Mechanisms for Intracellular Calcium Regulation in Heart : I. Stopped-Flow Measurements of Ca++ Uptake by Cardiac Mitochondria

Initial velocities of energy-dependent Ca⁺⁺ uptake were measured by stopped-flow and dual-wavelength techniques in mitochondria isolated from hearts of rats, guinea pigs, squirrels, pigeons, and frogs. The rate of Ca⁺⁺ uptake by rat heart mitochondria was 0.05 nmol/mg/s at 5 µM Ca⁺⁺ and increased sigmoidally to 8 nmol/mg/s at 200 µM Ca⁺⁺. A Hill plot of the data yields a straight line with slope n of 2, indicating a cooperativity for Ca⁺⁺ transport in cardiac mitochondria. Comparable rates of Ca⁺⁺ uptake and sigmoidal plots were obtained with mitochondria from other mammalian hearts. On the other hand, the rates of Ca⁺⁺ uptake by frog heart mitochondria were higher at any Ca⁺⁺ concentrations. The half-maximal rate of Ca⁺⁺ transport was observed at 30, 60, 72, 87, 92 µM Ca⁺⁺ for cardiac mitochondria from frog, squirrel, pigeon, guinea pig, and rat, respectively.

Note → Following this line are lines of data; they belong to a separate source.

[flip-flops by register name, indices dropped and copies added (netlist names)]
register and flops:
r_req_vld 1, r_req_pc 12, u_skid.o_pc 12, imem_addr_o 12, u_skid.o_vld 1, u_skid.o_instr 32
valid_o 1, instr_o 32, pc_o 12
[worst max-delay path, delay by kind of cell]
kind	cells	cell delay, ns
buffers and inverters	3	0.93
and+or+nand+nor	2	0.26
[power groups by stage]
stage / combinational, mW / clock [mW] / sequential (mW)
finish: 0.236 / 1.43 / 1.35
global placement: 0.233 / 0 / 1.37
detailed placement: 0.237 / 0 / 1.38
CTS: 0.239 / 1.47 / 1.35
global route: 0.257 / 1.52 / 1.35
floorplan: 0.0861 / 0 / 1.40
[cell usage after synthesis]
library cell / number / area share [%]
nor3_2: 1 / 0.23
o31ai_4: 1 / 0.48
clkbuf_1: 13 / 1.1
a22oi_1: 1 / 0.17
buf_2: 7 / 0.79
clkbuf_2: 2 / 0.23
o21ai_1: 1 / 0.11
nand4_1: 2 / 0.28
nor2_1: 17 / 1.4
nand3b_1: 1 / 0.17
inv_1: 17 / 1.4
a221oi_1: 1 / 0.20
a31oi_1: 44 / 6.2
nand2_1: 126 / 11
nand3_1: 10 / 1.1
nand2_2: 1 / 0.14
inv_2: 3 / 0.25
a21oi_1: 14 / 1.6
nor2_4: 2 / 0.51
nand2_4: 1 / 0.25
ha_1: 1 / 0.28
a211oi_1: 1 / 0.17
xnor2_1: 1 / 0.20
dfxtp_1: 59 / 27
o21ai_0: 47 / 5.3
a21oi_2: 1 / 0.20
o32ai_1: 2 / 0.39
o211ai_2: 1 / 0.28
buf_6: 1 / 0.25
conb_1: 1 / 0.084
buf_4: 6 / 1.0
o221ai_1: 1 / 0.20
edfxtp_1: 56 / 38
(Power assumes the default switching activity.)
## config.mk

```make
export PLATFORM = sky130hd
export DESIGN_NAME = srt4_post_processing
export DESIGN_NICKNAME = d
export VERILOG_FILES = /design/src/rtl/srt4_post_processing.sv
export SDC_FILE = /design/constraint.sdc
export NUM_CORES = 1
export LEC_CHECK = 0
export BUFFER_PORTS_ARGS = -buffer_cell sky130_fd_sc_hd__buf_4
export CAP_MARGIN = 20
export CORE_UTILIZATION = 54
export CTS_BUF_LIST = sky130_fd_sc_hd__clkbuf_2 sky130_fd_sc_hd__clkbuf_4 sky130_fd_sc_hd__clkbuf_8
export DETAILED_ROUTE_END_ITERATION = 8
export GPL_TIMING_DRIVEN = 0
export PLACE_DENSITY = 0.85
export SKIP_LAST_GASP = 1
export SLEW_MARGIN = 20
export SYNTH_ARGS = -nofsm -noshare
export SYNTH_HDL_FRONTEND = slang
export SYNTH_SLANG_ARGS = --single-unit
```

## constraint.sdc

```tcl
create_clock -name clk -period 3.74 [get_ports clk]
set_clock_uncertainty 0.05 [all_clocks]
set_input_delay 0.187 -clock clk [delete_from_list [all_inputs] [get_ports clk]]
set_output_delay 0.187 -clock clk [all_outputs]
set_load 0.03 [all_outputs]
```
--- config.mk ---
export PLATFORM = sky130hd
export DESIGN_NAME = tape_player
export DESIGN_NICKNAME = d
export VERILOG_FILES = /design/src/rtl/tape_player.sv
export SDC_FILE = /design/constraint.sdc
export NUM_CORES = 1
export LEC_CHECK = 0
export ABC_CLOCK_PERIOD_IN_PS = 3100
export CAP_MARGIN = 25
export CORE_MARGIN = 2
export CORE_UTILIZATION = 59
export DETAILED_ROUTE_END_ITERATION = 6
export HOLD_SLACK_MARGIN = 0.1
export PLACE_DENSITY = 0.77
export SETUP_SLACK_MARGIN = 0.05
export SLEW_MARGIN = 0
export SYNTH_ARGS = -nofsm -noshare
export SYNTH_HDL_FRONTEND = slang
export SYNTH_SLANG_ARGS = --single-unit
--- constraint.sdc ---
create_clock -name clk_sys -period 3.1 [get_ports clk_sys]
set_input_delay 0.62 -clock clk_sys [delete_from_list [all_inputs] [get_ports clk_sys]]
set_output_delay 0.62 -clock clk_sys [all_outputs]
set_load 0.05 [all_outputs]
--- src/rtl/tape_player.sv ---
// rtl/tape_player.sv - cassette playback square-wave generator for MGF_IN (optional parity: TAPE_PARITY_EN)
module tape_player #(
  parameter int unsigned PILOT_HALF  = 3000,
  parameter int unsigned PILOT_COUNT = 2000,
  parameter int unsigned SYNC_HALF   = 800,
  parameter int unsigned ZERO_HALF   = 1200,
  parameter int unsigned ONE_HALF    = 2400
) (
  input  logic       clk_sys,
  input  logic       reset,
  input  logic       start,
  input  logic       abort,
  input  logic [7:0] s_data,
  input  logic       s_valid,
  input  logic       s_last,
  output logic       s_ready,
  output logic       mgf_out,
  output logic       busy,
  output logic       done,
  output logic       underrun
);

  // Counter reload values are H-1 so a half-period lasts exactly H cycles.
  localparam logic [15:0] PILOT_LD   = 16'(PILOT_HALF - 1);
  localparam logic [15:0] PILOT_LAST = 16'(PILOT_COUNT - 1);
  localparam logic [15:0] SYNC_LD    = 16'(SYNC_HALF - 1);
  localparam logic [15:0] ZERO_LD    = 16'(ZERO_HALF - 1);
  localparam logic [15:0] ONE_LD     = 16'(ONE_HALF - 1);

  typedef enum logic [2:0] {
    IDLE, PILOT, SYNC, LOAD, BITS,
`ifdef TAPE_PARITY_EN
    PAR,
`endif
    TRAIL, DONE
  } state_t;

  state_t      state, state_n;
  logic        phase, phase_n;        // 0: high half, 1: low half
  logic [15:0] cnt, cnt_n;
  logic [15:0] sym_cnt, sym_n;
  logic [2:0]  bit_cnt, bit_n;
  logic [7:0]  shreg, shreg_n;
  logic        last_q, last_n;
  logic        under_q, under_n;
`ifdef TAPE_PARITY_EN
  logic        par_q, par_n;
`endif

  function automatic logic [15:0] bit_load(input logic b);
    return b ? ONE_LD : ZERO_LD;
  endfunction

  assign underrun = under_q;

  // State and datapath registers, synchronous active-high reset.
  always_ff @(posedge clk_sys) begin
    if (reset) begin
      state   <= IDLE;
      phase   <= 1'b0;
      cnt     <= '0;
      sym_cnt <= '0;
      bit_cnt <= '0;
      shreg   <= '0;
      last_q  <= 1'b0;
      under_q <= 1'b0;
`ifdef TAPE_PARITY_EN
      par_q   <= 1'b0;
`endif
    end else begin
      state   <= state_n;
      phase   <= phase_n;
      cnt     <= cnt_n;
      sym_cnt <= sym_n;
      bit_cnt <= bit_n;
      shreg   <= shreg_n;
      last_q  <= last_n;
      under_q <= under_n;
`ifdef TAPE_PARITY_EN
      par_q   <= par_n;
`endif
    end
  end

  // Next-state, symbol timing and output decode.
  always_comb begin
    state_n = state;
    phase_n = phase;
    cnt_n   = cnt;
    sym_n   = sym_cnt;
    bit_n   = bit_cnt;
    shreg_n = shreg;
    last_n  = last_q;
    under_n = under_q;
`ifdef TAPE_PARITY_EN
    par_n   = par_q;
`endif
    mgf_out = 1'b0;
    s_ready = 1'b0;
    done    = 1'b0;
    busy    = (state != IDLE) && (state != DONE);

    case (state)
      IDLE: begin
        if (start) begin
          state_n = PILOT;
          phase_n = 1'b0;
          cnt_n   = PILOT_LD;
          sym_n   = '0;
          under_n = 1'b0;
        end
      end
      PILOT: begin
        mgf_out = ~phase;
        if (cnt != 16'd0) cnt_n = cnt - 16'd1;
        else if (!phase) begin
          phase_n = 1'b1;
          cnt_n   = PILOT_LD;
        end else if (sym_cnt == PILOT_LAST) begin
          state_n = SYNC;
          phase_n = 1'b0;
          cnt_n   = SYNC_LD;
        end else begin
          sym_n   = sym_cnt + 16'd1;
          phase_n = 1'b0;
          cnt_n   = PILOT_LD;
        end
      end
      SYNC: begin
        mgf_out = ~phase;
        if (cnt != 16'd0) cnt_n = cnt - 16'd1;
        else if (!phase) begin
          phase_n = 1'b1;
          cnt_n   = SYNC_LD;
        end else begin
          state_n = LOAD;
          phase_n = 1'b0;
          cnt_n   = '0;
        end
      end
      LOAD: begin
        s_ready = 1'b1;
        if (s_valid) begin
          state_n = BITS;
          shreg_n = s_data;
          last_n  = s_last;
          bit_n   = '0;
          phase_n = 1'b0;
          cnt_n   = bit_load(s_data[7]);
`ifdef TAPE_PARITY_EN
          par_n   = ~^s_data;
`endif
        end else begin
          under_n = 1'b1;
        end
      end
      BITS: begin
        mgf_out = ~phase;
        if (cnt != 16'd0) cnt_n = cnt - 16'd1;
        else if (!phase) begin
          phase_n = 1'b1;
          cnt_n   = bit_load(shreg[7]);
        end else if (bit_cnt != 3'd7) begin
          bit_n   = bit_cnt + 3'd1;
          shreg_n = {shreg[6:0], 1'b0};
          phase_n = 1'b0;
          cnt_n   = bit_load(shreg[6]);
        end else begin
          phase_n = 1'b0;
`ifdef TAPE_PARITY_EN
          state_n = PAR;
          cnt_n   = bit_load(par_q);
`else
          state_n = last_q ? TRAIL : LOAD;
          cnt_n   = last_q ? SYNC_LD : 16'd0;
`endif
        end
      end
`ifdef TAPE_PARITY_EN
      PAR: begin
        mgf_out = ~phase;
        if (cnt != 16'd0) cnt_n = cnt - 16'd1;
        else if (!phase) begin
          phase_n = 1'b1;
          cnt_n   = bit_load(par_q);
        end else begin
          phase_n = 1'b0;
          state_n = last_q ? TRAIL : LOAD;
          cnt_n   = last_q ? SYNC_LD : 16'd0;
        end
      end
`endif
      TRAIL: begin
        mgf_out = ~phase;
        if (cnt != 16'd0) cnt_n = cnt - 16'd1;
        else if (!phase) begin
          phase_n = 1'b1;
          cnt_n   = SYNC_LD;
        end else begin
          state_n = DONE;
          phase_n = 1'b0;
          cnt_n   = '0;
        end
      end
      DONE: begin
        done    = 1'b1;
        state_n = IDLE;
      end
      default: state_n = IDLE;
    endcase

    // Abort drops back to idle next cycle but keeps the starvation flag.
    if (abort) begin
      state_n = IDLE;
      phase_n = 1'b0;
      cnt_n   = '0;
      under_n = under_q;
    end
  end

endmodule

==> results.md, run 1 <==
* P&R area growth vs syn at 12.47%
* Top FF cell, synth: dfxtp_1
* Fin. max-slew vios at 0
* CTS resizes at 0
* Async SR Flop Fraction at 0%
* Required time worst endpoint at 2.48 ns
* Share of cells above drive strength 1 at 8.229%
* Setup bufs post-CTS at 0
* P_leak at 1.122 nW
* Clk Latency, worst-skew pair at 0.31 ns
* Pwr dens at 402.4 nW/um^2
* Die area at 5509 um^2
* Hpwl dp at 5.408 mm
* # IOs at 19
* Synth Register Bits at 49
* Hold WC Path Type: reg -> reg
* Design Area, Final at 3272 um^2
* Initial Utilization at 61.18%
* Global router's overall resource usage at 27.68%
* CTS buffer count at 5
* Hold WS at 0.4762 ns
* DRT iter0 DRCs at 244
* DR vias at 2,890
* Vias per cell at 6.175
* First-pass GRT wire length at 12.01 mm
* DR pass1 iterations at 5
* Hold_sp: sym_cnt[12]
* Grt ovf at 0
* Largest net degree at the start of global routing at 23
* Status: completed
* Min cycle time layout at 2.773 ns
* CTS root buf: clkbuf_8
* # nets final at 418
* Part of the cycle the worst path needs at 89.45%
* N_diodes at 0
* DRT antenna net count at 0
* Syn_area_per_cell at 7.595 um^2
* Critical path class: reg -> out
* Maximum vdd ir drop at 0.0002049 V
* EDFF count, synth at 0
* Crit path launch: state[0]
* Placed instance area at 3186 um^2
* Final setup viols at 0
* Die Height at 74.22 um
* Final hold violation count at 0
* Syn Nets at 401
* Yosys cell types at 57
* Die X at 74.22 um
* Total wire length at 7.276 mm
* Cts hold-fix bufs at 0
* Clock slew at reported path FFs at 0.10 ns
* Top post-synthesis cells by area: dfxtp_1 34%, nor2_1 6.6%, a21oi_1 6.4%
* Tightest Pin Transition at 0.6692 ns
* Fmax at 360.6 MHz
* Unrepaired setup endpoints after global routing: no
* DRC Markers at 0
* Crit path max fanout at 7
* Max-Cap Viols at 0
* Worst setup EP type: primary output
* RD Place Congestion at 1.081
* H-tree lvl count at 2
* Std-Cell Rows at 25
* Setup TNS at 0 ns
* Yosys Warn Count at 0
* Most common cell in the netlist: nor2_1
* Total number of clock tree sinks at 49
* Sequential area share after synthesis at 33.72%
* Reg-to-reg slack, setup at 0.41 ns
* Post-synth top cells: 51 x nor2_1, 49 x dfxtp_1, 38 x nand2_1, 37 x a21oi_1, 27 x o21ai_0
* DR WL/cell at 15.55 um
* Core Area at 4755 um^2
* Initial antenna violation count at 0
* Synthesized instance count at 383
* CTS tree: built
* Yosys top cell area share at 33.72%
* Reg-to-reg critical path startpoint: cnt[0]
* Mapped Area at 2909 um^2
* Buffer depth of the longest clock path at 2
* Worst clock skew at 0.01355 ns
* Slew HR at 55.39%
* Arrival time of the worst setup path at 2.15 ns
* CP Launch Type: flip-flop
* Port bufs at 18
* Area leader, netlist: dfxtp_1
* Vias in the first global route at 2,514
[stage by stage]
stage | instances | util, % | worst slack (ns) | power [mW]
CTS | 468 | 68.82 | 0.3332 | 1.316
detailed placement | 460 | 67.00 | 0.4932 | 0.9427
global placement | 460 | 67.00 | 0.5011 | 0.9414
global route | 468 | 68.82 | 0.1653 | 1.373
floorplan | 383 | - | 0.2961 | 0.8530
finish | 468 | 68.82 | 0.3269 | 1.317
[power by group]
group | switching [mW] | internal [mW] | total (mW)
sequential | 0.0142 | 0.641 | 0.655
combinational | 0.169 | 0.111 | 0.280
clock | 0.220 | 0.161 | 0.381
[per-layer routing]
metal / vias up / global-route usage (%) / share of wire (%)
li1: 1431 / - / -
met1: 1333 / 39.92 / 47
met2: 110 / 42.86 / 44
met3: 16 / 5.149 / 6.2
met4: 0 / 7.143 / 2.0
met5: - / 0 / 0
[final timing paths]
kind | to | depth (start not counted)
min reg2reg | sym_cnt[12] | 2
max reg2reg | sym_cnt[12] | 9
max | mgf_out | 4
min | sym_cnt[12] | 2
[kinds of logic (layout without fill, tap and decap cells)]
family	after synthesis	count (layout)	share of synthesized area (%)
fa+ha+maj	4	4	1.720
xor+xnor	14	14	4.215
buf+inv	25	43	3.312
mux	4	4	1.419
flops	49	49	33.72
compound gates	112	112	24.73
simple gates	175	175	30.88
[area by class of cell]
type | count | area [um^2]
clock inverter | 2 | 13.76
inverter | 5 | 18.77
fill | 422 | 1483
timing repair buffer | 30 | 270.3
clock buffer | 6 | 72.57
tap | 67 | 83.83
sequential | 49 | 980.9
multi-input combinational | 309 | 1832
[critical path, cell delays in order (launching register included)]
cell             delay [ns]
dfxtp_1                0.36
or3_1                  0.44
nand2_1                0.23
nor2_1                 0.08
clkdlybuf4s50_1        0.73
[cell usage in the layout (no fill, tap or decap), types with 5 or more instances in the layout]
master | Yosys | final
or3_1 | 12 | 12
nor2b_1 | 5 | 5
clkbuf_8 | 0 | 5
o31ai_1 | 5 | 5
o21ai_0 | 27 | 27
clkdlybuf4s50_1 | 0 | 18
nor2_1 | 51 | 51
xor2_1 | 8 | 8
a21oi_1 | 37 | 37
and2_1 | 6 | 6
nor3_1 | 10 | 10
nand2_1 | 38 | 38
xnor2_1 | 6 | 6
dfxtp_1 | 49 | 49
buf_4 | 0 | 12
nor4_1 | 6 | 6
nand3_1 | 13 | 13
inv_1 | 5 | 5
a311oi_1 | 8 | 8
[flip-flops by register name (all words and copies together) (netlist names)]
signal / flops
cnt: 16
phase: 1
underrun: 1
bit_cnt: 3
sym_cnt: 16
state: 3
last_q: 1
shreg: 8
Power figures use the tool's default switching activity.
==> inputs of run 2 (changes only) <==
--- a/config.mk
+++ b/config.mk
@@ -5,13 +5,13 @@
 export SDC_FILE = /design/constraint.sdc
 export NUM_CORES = 1
 export LEC_CHECK = 0
-export ABC_CLOCK_PERIOD_IN_PS = 3100
+export ABC_CLOCK_PERIOD_IN_PS = 3400
 export CAP_MARGIN = 25
 export CORE_MARGIN = 2
-export CORE_UTILIZATION = 59
+export CORE_UTILIZATION = 61
 export DETAILED_ROUTE_END_ITERATION = 6
 export HOLD_SLACK_MARGIN = 0.1
-export PLACE_DENSITY = 0.77
+export PLACE_DENSITY = 0.79
 export SETUP_SLACK_MARGIN = 0.05
 export SLEW_MARGIN = 0
 export SYNTH_ARGS = -nofsm -noshare
==> constraint.sdc (replaced) <==
create_clock -name clk_sys -period 3.4 [get_ports clk_sys]
set_input_delay 0.68 -clock clk_sys [delete_from_list [all_inputs] [get_ports clk_sys]]
set_output_delay 0.68 -clock clk_sys [all_outputs]
set_load 0.05 [all_outputs]
==> results.md, run 2 (same netlist as run 1, synthesis figures left out) <==
* Maximum vdd ir drop at 0.0002344 V
* DRT iter0 DRCs at 284
* Core Area at 4661 um^2
* # nets final at 414
* Part of the cycle the worst path needs at 87.82%
* Final setup viols at 0
* Share of cells above drive strength 1 at 7.305%
* Biggest regs: cnt (16), sym_cnt (16), shreg (8)
* Initial Utilization at 62.42%
* CTS root buf: clkbuf_8
* Required time worst endpoint at 3.56 ns
* Min cycle time layout at 2.986 ns
* Std-Cell Rows at 25
* Fmax at 334.9 MHz
* Initial antenna violation count at 0
* Fin. max-slew vios at 0
* Worst clock skew at 0.004125 ns
* Die area at 5337 um^2
* Commonest non-fill, non-tap cell in the layout: nor2_1
* Max-Cap Viols at 0
* Total wire length at 7.291 mm
* Area of the multi-input gates at 1832 um^2
* Die X at 73.06 um
* DR vias at 2,927
* # IOs at 19
* Die Height at 73.06 um
* FILL cells at 432
* CTS buffer count at 5
* Largest net degree at the start of global routing at 23
* Clk Latency, worst-skew pair at 0.31 ns
* Arrival time of the worst setup path at 3.15 ns
* DRC Markers at 0
* Tightest Pin Transition at 0.7808 ns
* CP Launch Type: flip-flop
* Commonest non-fill, non-tap cells in the layout: 51 x nor2_1, 49 x dfxtp_1, 38 x nand2_1, 37 x a21oi_1, 27 x o21ai_0
* Final core occ at 69.75%
* RD Place Congestion at 0.9601
* Vias in the first global route at 2,617
* Slew HR at 47.60%
* Post-Layout Cell Count at 451
* Setup bufs post-CTS at 0
* First-pass GRT wire length at 12.32 mm
* N_diodes at 0
* Total number of clock tree sinks at 49
* Clock slew at reported path FFs at 0.09 ns
* P&R area growth vs syn at 11.74%
* Buffer depth of the longest clock path at 2
* Grt ovf at 0
* Hold WC Path Type: reg -> reg
* DRT antenna net count at 0
* Worst setup EP type: flip-flop
* CTS resizes at 0
* Global router's overall resource usage at 28.95%
* Final hold violation count at 0
* Crit path max fanout at 6
* Inst Count DP at 443
* Setup TNS at 0 ns
* Unrepaired setup endpoints after global routing: no
* DR WL/cell at 16.17 um
* Vias per cell at 6.490
* Hpwl dp at 5.279 mm
* CTS tree: built
* Port bufs at 18
* Status: completed
* Reg area at 980.9 um^2
* H-tree lvl count at 2
* Critical path class: reg -> reg
* P_leak at 1.112 nW
* Pwr dens at 390.9 nW/um^2
* DR pass1 iterations at 5
* Cts hold-fix bufs at 0
run 2: cell types whose count changed in the layout (fill, tap and decap cells not counted):
cell | before | now
buf_4 | 12 | 8
bufinv_16 | 0 | 1
clkinv_2 | 1 | 0
clkinv_4 | 0 | 1
inv_6 | 1 | 0
run 2: final timing paths:
kind / start / endpoint / slack [ns] / cells after the start
hold reg to reg: shreg[2] / shreg[3] / 0.48 / 2
setup / recovery: cnt[0] / cnt[1] / 0.41 / 8
setup reg to reg: cnt[0] / cnt[1] / 0.41 / 8
hold / removal: shreg[2] / shreg[3] / 0.48 / 2
run 2: through the flow:
step	power, mW	hold WS, ns	area, um^2	setup slack, ns
after floorplan	0.7777	0.4442	2909	0.5361
after global placement	0.8475	0.4615	3139	0.5245
after detailed placement	0.8493	0.4679	3139	0.5409
after CTS	1.268	0.4822	3251	0.4532
final	1.271	0.4817	3251	0.4141
after global routing	1.321	0.4975	3251	0.1982
run 2: layout make-up:
type / instances / area share, %
Clock buffer: 6 / 2.232
Tap cell: 54 / 2.079
Timing Repair Buffer: 26 / 7.390
Sequential cell: 49 / 30.18
Clock inverter: 2 / 1.193
Inverter: 5 / 0.5774
Multi-Input combinational cell: 309 / 56.35
run 2: worst max-delay path: stages, from the launching register on:
cell      delay (ns)
dfxtp_1         0.35
inv_1           0.07
ha_1            0.19
or3b_2          0.47
nor3_1          0.50
nand3_1         0.38
o31a_1          0.39
o31ai_1         0.38
a221oi_1        0.10
run 2: power breakdown:
part	internal (mW)	switching [mW]
sequential	0.585	0.0141
combinational	0.0937	0.153
clock	0.221	0.204
run 2: routing by layer:
metal | global-route usage, % | vias up | wire length, um
li1 | - | 1429 | -
met1 | 40.91 | 1355 | 3293
met2 | 44.94 | 127 | 3348
met3 | 4.972 | 16 | 520
met4 | 8.848 | 0 | 129
met5 | 0 | - | 0
==> inputs of run 3 (changes only) <==
--- a/config.mk
+++ b/config.mk
@@ -5,7 +5,7 @@
 export SDC_FILE = /design/constraint.sdc
 export NUM_CORES = 1
 export LEC_CHECK = 0
-export ABC_CLOCK_PERIOD_IN_PS = 3400
+export ABC_CLOCK_PERIOD_IN_PS = 3700
 export CAP_MARGIN = 25
 export CORE_MARGIN = 2
 export CORE_UTILIZATION = 61
==> constraint.sdc (replaced) <==
create_clock -name clk_sys -period 3.7 [get_ports clk_sys]
set_input_delay 0.74 -clock clk_sys [delete_from_list [all_inputs] [get_ports clk_sys]]
set_output_delay 0.74 -clock clk_sys [all_outputs]
set_load 0.05 [all_outputs]
==> results.md, run 3 (same netlist as run 1, synthesis figures left out) <==
* Vias in the first global route at 2,541
* Worst setup EP type: primary output
* Clk pwr share at 34.1%
* Clk Latency, worst-skew pair at 0.30 ns
* Setup TNS at 0 ns
* Hpwl dp at 5.187 mm
* # nets final at 412
* Cts hold-fix bufs at 0
* Std-Cell Rows at 25
* DR WL/cell at 15.73 um
* Status: completed
* CTS tree: built
* First-pass GRT wire length at 11.69 mm
* Fin. max-slew vios at 0
* Die Height at 73.06 um
* Maximum vdd ir drop at 0.0001783 V
* Total wire length at 7.064 mm
* Hold WC Path Type: reg -> reg
* Grt ovf at 0
* Pwr dens at 361.9 nW/um^2
* H-tree lvl count at 2
* Share of cells above drive strength 1 at 7.089%
* Tightest Pin Transition at 0.8208 ns
* Fmax at 314.4 MHz
* DRT antenna net count at 0
* Final hold violation count at 0
* DR pass1 iterations at 5
* Core Area at 4661 um^2
* Combinational share of power at 18.7%
* Int Power at 0.8434 mW
* Unrepaired setup endpoints after global routing: no
* CP Launch Type: flip-flop
* Die area at 5337 um^2
* Min cycle time layout at 3.181 ns
* Required time worst endpoint at 2.96 ns
* Port bufs at 18
* Largest net degree at the start of global routing at 24
* Flop pwr share at 47.1%
* Total number of clock tree sinks at 49
* CTS root buf: clkbuf_8
* Part of the cycle the worst path needs at 85.96%
* Die X at 73.06 um
* Slew HR at 44.91%
* # IOs at 19
* Commonest non-fill, non-tap cells in the layout: 51 x nor2_1, 49 x dfxtp_1, 38 x nand2_1, 37 x a21oi_1, 27 x o21ai_0
* DRT iter0 DRCs at 257
* Sw frac at 28.17%
* Post-Layout Cell Count at 449
* RD Place Congestion at 0.9485
* Final setup viols at 0
* Biggest regs: cnt (16), sym_cnt (16), shreg (8)
* P_leak at 1.103 nW
* Critical path class: reg -> out
* Initial antenna violation count at 0
* DRC Markers at 0
* Arrival time of the worst setup path at 2.44 ns
* Inst Count DP at 441
* Clock slew at reported path FFs at 0.09 ns
* CTS buffer count at 5
* Crit path max fanout at 23
* Buffer depth of the longest clock path at 2
* Vias per cell at 6.461
* CTS resizes at 0
* P&R area growth vs syn at 11.53%
* Commonest non-fill, non-tap cell in the layout: nor2_1
* Worst clock skew at 0.005224 ns
* Global router's overall resource usage at 27.40%
* Sw power at 0.3308 mW
* N_diodes at 0
* Max-Cap Viols at 0
* DR vias at 2,901
* Setup bufs post-CTS at 0
* Initial Utilization at 62.42%
run 3: final timing paths:
kind	from	endpoint	slack, ns	cells after the start
max	state[0]	mgf_out	0.52	4
min	sym_cnt[1]	sym_cnt[1]	0.47	2
max reg2reg	cnt[0]	sym_cnt[12]	0.92	8
min reg2reg	sym_cnt[1]	sym_cnt[1]	0.47	2
run 3: through the flow:
| stage | instance area (um^2) | total power, mW | hold WS [ns] | utilization, % | setup slack, ns |
|---|---|---|---|---|---|
| after global routing | 3244 | 1.225 | 0.5064 | 69.61 | 0.4368 |
| after detailed placement | 3124 | 0.7792 | 0.4702 | 67.03 | 0.8965 |
| after floorplan | 2909 | 0.7146 | 0.4442 | - | 0.7761 |
| after CTS | 3244 | 1.174 | 0.4830 | 69.61 | 0.5545 |
| after global placement | 3124 | 0.7772 | 0.4598 | 67.03 | 0.9446 |
| final | 3244 | 1.174 | 0.4740 | 69.61 | 0.5194 |
run 3: worst max-delay path: stages (launching register included):
cell,delay [ns]
dfxtp_1,0.77
or3_1,0.27
nand2_1,0.16
nor2_1,0.12
clkdlybuf4s50_1,0.81
run 3: area by class of cell:
type | instances | area, um^2
clock buffer | 6 | 82.58
clock inverter | 2 | 37.54
tap | 54 | 67.56
fill | 383 | 1416
timing repair buffer | 24 | 225.2
multi-input combinational | 309 | 1832
inverter | 5 | 18.77
sequential | 49 | 980.9
run 3: layer usage:
| layer | GRT usage, % | wire length [um] |
|---|---|---|
| met3 | 5.249 | 506 |
| met1 | 38.03 | 3209 |
| met4 | 8.025 | 111 |
| met2 | 43.14 | 3236 |
| met5 | 0 | 0 |
run 3: power by group through the flow:
stage	Combinational, mW	Clock (mW)	Sequential [mW]
after floorplan	0.157	0	0.558
after detailed placement	0.214	0	0.565
final	0.220	0.401	0.553
after global routing	0.243	0.426	0.556
after global placement	0.213	0	0.564
after CTS	0.215	0.406	0.553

The sigmoidicity and the high apparent K_m render mitochondrial Ca⁺⁺ uptake slow below 10 µM. At these concentrations the rate of Ca⁺⁺ uptake by cardiac mitochondria in vitro and the amount of mitochondria present in the heart are not consistent with the amount of Ca⁺⁺ to be sequestered in vivo during heart relaxation. Therefore, it appears that, at least in mammalian hearts, the energy-linked transport of Ca⁺⁺ by mitochondria is inadequate for regulating the beat-to-beat Ca⁺⁺ cycle. The results obtained and the proposed cooperativity for mitochondrial Ca⁺⁺ uptake are discussed in terms of physiological regulation of intracellular Ca⁺⁺ homeostasis in cardiac cells.